Местность была в увалистых холмах. Если взойти на взгорок, хорошо видно, весело глядеть. Конечно, и за Тверской заставой рощи, там-сям огороды, но со здешним привольем не сравнить. Живи, радуйся. И дядя Федя по-родственному принял, точно Нил с Сашей уже повенчаны.
Все в природе спокойным чередом. Хотя – нет, Дарвином доказано: сильный остается, слабый гибнет. Борьба за существование. Так-то оно так, да ведь в людском мире хуже: волк волка не ест, человек человека азартно жрет.
Сизов книжки привез. Казалось бы, самое время приняться, а его из дому тянет, не усидит в сторожке дяди Федора. А на вольном воздухе, в ходьбе этой какие там серьезности, так, чепуховые мысли какие-то, будто в мальчишестве. Да вот иной раз залюбуется Москвой-речкой (здесь верх ее, талые воды сойдут, богородицыной слезой будет), речкой залюбуется иль лесом, что на крутом левобережье, и вдруг Митя перед глазами встанет. Глядит с укором: благодать тебе, Нил, а мне, брат, темно и сыро, нет меня и уж не будет во веки веков.
На свет они погодками явились. Митя первенцем. Росли о бок. Нил в росте не отставал, в плечах тоже. Отец досадовал: «Что б тебе, мать, промежуток оставить – одежа бы с одного на другого перелазила». А мать ему: «Твоя вина – дорвался!» Отец плешь почешет, бросит молоток, обнимет жену.
Отец-то у Нила неказист был, мать – красавица. К ней когда-то удалые ухажеры Ямского поля лепились, она нет да нет, вот бог, вот порог. Отец статью не удался, зато рукомеслом взял. Ему обувь носили фасонную, сапоги заказывали. Митька и Нил с пеленок нюхали тяжелый запах товара, видели дугу отцовой спины и как торчат в его сжатых губах гвоздочки, один к одному, рядком.

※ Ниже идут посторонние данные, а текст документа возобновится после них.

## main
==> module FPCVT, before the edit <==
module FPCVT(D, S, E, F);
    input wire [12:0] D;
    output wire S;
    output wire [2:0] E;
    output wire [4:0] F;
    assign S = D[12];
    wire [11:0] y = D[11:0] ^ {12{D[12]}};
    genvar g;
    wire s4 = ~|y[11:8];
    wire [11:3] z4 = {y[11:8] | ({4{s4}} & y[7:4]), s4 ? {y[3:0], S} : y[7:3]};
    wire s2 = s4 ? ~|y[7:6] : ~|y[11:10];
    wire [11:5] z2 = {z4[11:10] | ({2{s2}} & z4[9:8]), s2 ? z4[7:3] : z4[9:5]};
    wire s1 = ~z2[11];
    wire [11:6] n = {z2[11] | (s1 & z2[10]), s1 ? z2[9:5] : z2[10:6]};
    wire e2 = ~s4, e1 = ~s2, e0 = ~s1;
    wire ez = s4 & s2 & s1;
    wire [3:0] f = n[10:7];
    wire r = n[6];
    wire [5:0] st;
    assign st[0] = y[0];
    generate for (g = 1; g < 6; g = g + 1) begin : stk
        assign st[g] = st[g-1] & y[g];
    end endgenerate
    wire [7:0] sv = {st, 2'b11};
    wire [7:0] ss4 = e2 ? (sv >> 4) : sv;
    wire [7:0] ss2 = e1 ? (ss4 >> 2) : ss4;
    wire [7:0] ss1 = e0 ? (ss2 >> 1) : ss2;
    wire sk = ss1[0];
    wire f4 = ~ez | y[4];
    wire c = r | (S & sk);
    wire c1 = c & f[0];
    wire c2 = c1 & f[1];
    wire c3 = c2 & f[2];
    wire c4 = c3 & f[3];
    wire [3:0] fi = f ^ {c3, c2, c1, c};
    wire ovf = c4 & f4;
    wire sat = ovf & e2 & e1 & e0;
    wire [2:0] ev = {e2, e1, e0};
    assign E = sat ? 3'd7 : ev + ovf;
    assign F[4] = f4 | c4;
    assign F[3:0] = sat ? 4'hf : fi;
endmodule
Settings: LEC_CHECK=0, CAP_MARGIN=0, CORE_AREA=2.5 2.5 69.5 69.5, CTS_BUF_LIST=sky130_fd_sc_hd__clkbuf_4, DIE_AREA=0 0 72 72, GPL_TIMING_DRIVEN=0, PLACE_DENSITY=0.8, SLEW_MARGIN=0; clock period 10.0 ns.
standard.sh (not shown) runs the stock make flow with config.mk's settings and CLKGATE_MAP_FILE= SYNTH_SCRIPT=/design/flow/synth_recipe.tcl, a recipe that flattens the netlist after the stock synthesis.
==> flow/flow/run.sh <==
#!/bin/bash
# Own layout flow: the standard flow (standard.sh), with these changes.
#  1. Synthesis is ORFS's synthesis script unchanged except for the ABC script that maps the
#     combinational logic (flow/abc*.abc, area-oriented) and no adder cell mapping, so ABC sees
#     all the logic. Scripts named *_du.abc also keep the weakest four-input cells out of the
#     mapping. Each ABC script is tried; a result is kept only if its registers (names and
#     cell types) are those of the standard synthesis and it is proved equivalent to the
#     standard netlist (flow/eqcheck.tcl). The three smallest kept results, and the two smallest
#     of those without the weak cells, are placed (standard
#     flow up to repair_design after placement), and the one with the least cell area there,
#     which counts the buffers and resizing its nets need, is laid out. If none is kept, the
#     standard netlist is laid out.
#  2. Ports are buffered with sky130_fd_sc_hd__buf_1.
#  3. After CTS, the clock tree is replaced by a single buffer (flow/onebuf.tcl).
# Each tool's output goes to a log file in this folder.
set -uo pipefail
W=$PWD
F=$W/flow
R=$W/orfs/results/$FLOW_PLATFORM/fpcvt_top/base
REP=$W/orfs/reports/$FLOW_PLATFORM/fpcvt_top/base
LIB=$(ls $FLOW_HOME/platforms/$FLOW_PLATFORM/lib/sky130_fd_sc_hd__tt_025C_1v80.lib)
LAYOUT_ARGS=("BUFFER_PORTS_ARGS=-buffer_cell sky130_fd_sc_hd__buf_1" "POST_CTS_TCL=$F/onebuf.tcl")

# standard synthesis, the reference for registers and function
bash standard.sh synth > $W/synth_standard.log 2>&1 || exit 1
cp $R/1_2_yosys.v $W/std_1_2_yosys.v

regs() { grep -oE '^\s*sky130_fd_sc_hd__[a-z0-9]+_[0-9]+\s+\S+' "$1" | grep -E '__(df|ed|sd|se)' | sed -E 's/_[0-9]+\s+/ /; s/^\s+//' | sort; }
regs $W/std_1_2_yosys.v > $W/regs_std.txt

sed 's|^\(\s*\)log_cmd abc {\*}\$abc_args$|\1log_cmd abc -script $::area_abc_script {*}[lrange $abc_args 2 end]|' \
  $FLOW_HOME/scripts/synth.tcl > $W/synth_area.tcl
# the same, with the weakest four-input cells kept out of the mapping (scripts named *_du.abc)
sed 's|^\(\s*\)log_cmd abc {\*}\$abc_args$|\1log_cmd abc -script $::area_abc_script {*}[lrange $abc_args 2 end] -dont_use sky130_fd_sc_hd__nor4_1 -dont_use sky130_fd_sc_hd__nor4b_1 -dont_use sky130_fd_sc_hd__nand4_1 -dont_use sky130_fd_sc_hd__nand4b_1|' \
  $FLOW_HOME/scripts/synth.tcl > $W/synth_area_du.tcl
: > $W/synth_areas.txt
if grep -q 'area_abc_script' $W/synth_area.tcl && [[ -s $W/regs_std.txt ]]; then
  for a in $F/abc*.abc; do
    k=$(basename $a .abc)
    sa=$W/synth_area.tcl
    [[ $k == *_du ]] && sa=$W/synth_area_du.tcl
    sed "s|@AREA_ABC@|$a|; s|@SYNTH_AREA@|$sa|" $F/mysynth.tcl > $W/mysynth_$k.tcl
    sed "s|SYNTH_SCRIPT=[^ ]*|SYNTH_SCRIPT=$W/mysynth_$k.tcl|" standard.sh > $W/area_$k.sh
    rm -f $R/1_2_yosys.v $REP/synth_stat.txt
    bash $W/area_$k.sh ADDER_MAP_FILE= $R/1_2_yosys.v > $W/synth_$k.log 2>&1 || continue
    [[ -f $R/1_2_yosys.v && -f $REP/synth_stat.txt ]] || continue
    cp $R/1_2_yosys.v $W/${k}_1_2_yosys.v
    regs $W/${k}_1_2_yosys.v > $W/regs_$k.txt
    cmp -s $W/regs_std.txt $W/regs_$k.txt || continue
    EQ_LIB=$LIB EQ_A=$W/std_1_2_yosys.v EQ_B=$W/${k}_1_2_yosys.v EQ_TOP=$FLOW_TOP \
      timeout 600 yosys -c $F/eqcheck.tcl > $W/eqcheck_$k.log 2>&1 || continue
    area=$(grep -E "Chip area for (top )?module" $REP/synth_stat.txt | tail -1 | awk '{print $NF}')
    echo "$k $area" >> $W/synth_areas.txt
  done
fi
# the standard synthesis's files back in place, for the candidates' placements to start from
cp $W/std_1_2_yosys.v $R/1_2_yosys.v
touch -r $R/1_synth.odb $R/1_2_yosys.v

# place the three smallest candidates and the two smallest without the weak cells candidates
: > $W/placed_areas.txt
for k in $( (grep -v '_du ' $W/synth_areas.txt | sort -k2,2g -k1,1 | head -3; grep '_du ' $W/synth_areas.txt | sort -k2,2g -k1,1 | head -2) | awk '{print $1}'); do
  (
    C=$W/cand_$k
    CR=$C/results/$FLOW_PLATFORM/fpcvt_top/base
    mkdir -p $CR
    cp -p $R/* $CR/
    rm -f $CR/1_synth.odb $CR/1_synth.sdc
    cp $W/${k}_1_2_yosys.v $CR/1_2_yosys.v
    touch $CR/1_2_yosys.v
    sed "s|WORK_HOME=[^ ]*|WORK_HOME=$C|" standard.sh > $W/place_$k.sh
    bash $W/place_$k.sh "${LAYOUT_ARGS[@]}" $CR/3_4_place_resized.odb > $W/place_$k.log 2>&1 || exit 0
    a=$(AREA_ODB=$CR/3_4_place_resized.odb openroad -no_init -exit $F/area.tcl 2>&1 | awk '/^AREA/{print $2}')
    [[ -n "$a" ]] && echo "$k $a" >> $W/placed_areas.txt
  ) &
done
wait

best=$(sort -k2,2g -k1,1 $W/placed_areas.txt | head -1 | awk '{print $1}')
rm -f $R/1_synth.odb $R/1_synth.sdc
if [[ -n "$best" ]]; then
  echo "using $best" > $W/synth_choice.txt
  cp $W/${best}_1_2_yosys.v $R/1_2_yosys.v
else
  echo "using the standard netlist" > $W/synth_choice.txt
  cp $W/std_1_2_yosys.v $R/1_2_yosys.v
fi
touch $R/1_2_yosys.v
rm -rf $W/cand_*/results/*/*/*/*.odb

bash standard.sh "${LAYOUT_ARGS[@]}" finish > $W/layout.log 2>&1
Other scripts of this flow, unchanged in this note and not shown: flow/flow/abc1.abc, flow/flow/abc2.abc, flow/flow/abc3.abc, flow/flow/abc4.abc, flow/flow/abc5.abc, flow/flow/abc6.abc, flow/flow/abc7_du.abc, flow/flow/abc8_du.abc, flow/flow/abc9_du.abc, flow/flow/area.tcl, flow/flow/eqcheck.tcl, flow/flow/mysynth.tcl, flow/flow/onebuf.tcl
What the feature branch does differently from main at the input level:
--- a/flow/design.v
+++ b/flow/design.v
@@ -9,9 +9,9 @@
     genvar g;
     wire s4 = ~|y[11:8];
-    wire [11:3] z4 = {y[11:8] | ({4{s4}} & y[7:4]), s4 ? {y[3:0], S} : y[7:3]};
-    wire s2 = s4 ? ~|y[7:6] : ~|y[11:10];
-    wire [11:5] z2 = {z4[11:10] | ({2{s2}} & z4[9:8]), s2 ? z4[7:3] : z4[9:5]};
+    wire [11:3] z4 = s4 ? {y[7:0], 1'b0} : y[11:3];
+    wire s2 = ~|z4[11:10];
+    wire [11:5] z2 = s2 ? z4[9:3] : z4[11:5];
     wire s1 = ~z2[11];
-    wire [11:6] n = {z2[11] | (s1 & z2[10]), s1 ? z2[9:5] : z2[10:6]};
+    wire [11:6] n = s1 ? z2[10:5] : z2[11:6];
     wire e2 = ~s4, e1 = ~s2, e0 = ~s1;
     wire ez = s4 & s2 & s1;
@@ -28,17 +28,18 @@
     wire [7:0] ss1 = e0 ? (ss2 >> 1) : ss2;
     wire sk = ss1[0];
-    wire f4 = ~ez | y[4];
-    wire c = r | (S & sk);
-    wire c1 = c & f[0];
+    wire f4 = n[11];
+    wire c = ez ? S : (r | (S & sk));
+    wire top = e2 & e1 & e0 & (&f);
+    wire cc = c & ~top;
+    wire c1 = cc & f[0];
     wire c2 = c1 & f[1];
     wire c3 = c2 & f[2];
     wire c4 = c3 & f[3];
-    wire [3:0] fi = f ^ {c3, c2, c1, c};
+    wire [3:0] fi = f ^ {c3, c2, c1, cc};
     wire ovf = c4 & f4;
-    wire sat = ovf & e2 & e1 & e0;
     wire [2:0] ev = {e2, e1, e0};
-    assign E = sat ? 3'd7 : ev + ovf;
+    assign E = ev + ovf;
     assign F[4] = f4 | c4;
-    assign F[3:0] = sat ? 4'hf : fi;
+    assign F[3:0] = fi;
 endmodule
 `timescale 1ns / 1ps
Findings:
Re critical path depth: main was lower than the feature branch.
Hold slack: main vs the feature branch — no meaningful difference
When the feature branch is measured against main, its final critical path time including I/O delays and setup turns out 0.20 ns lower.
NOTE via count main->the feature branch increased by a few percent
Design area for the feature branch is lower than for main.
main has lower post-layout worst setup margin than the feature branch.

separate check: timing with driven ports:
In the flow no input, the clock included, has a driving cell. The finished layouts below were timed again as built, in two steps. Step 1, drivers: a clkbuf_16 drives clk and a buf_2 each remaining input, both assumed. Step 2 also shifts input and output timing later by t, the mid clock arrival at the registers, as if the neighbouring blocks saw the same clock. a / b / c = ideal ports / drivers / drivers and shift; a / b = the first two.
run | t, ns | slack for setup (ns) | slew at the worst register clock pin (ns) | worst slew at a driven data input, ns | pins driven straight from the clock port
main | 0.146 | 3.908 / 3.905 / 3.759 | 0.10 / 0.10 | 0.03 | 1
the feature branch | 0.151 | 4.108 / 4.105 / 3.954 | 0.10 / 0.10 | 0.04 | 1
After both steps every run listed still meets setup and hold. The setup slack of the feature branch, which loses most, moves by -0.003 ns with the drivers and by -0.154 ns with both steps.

«У Якова-то, – не сомневались соседи, – ребяты поднимутся, не иначе тоже тачать будут». Вышло иначе. Едва поднялись, Сизов определил обоих в образцовую ремесленную школу в Грузинах. «Пущай по металлу обучатся». Мать опешила. В дому она голова, а как мальцов определять, Яков не спросился броду: «По металлу!» Она вспылила, у нее это не в редкость. И что же? Оказалось, Яков-то сиднем сидит, но далеко целит. Яков своей Нюре как одну копейку: теперь, говорит, нужные, вот что. Да и почище моего пусть поживут, вот что.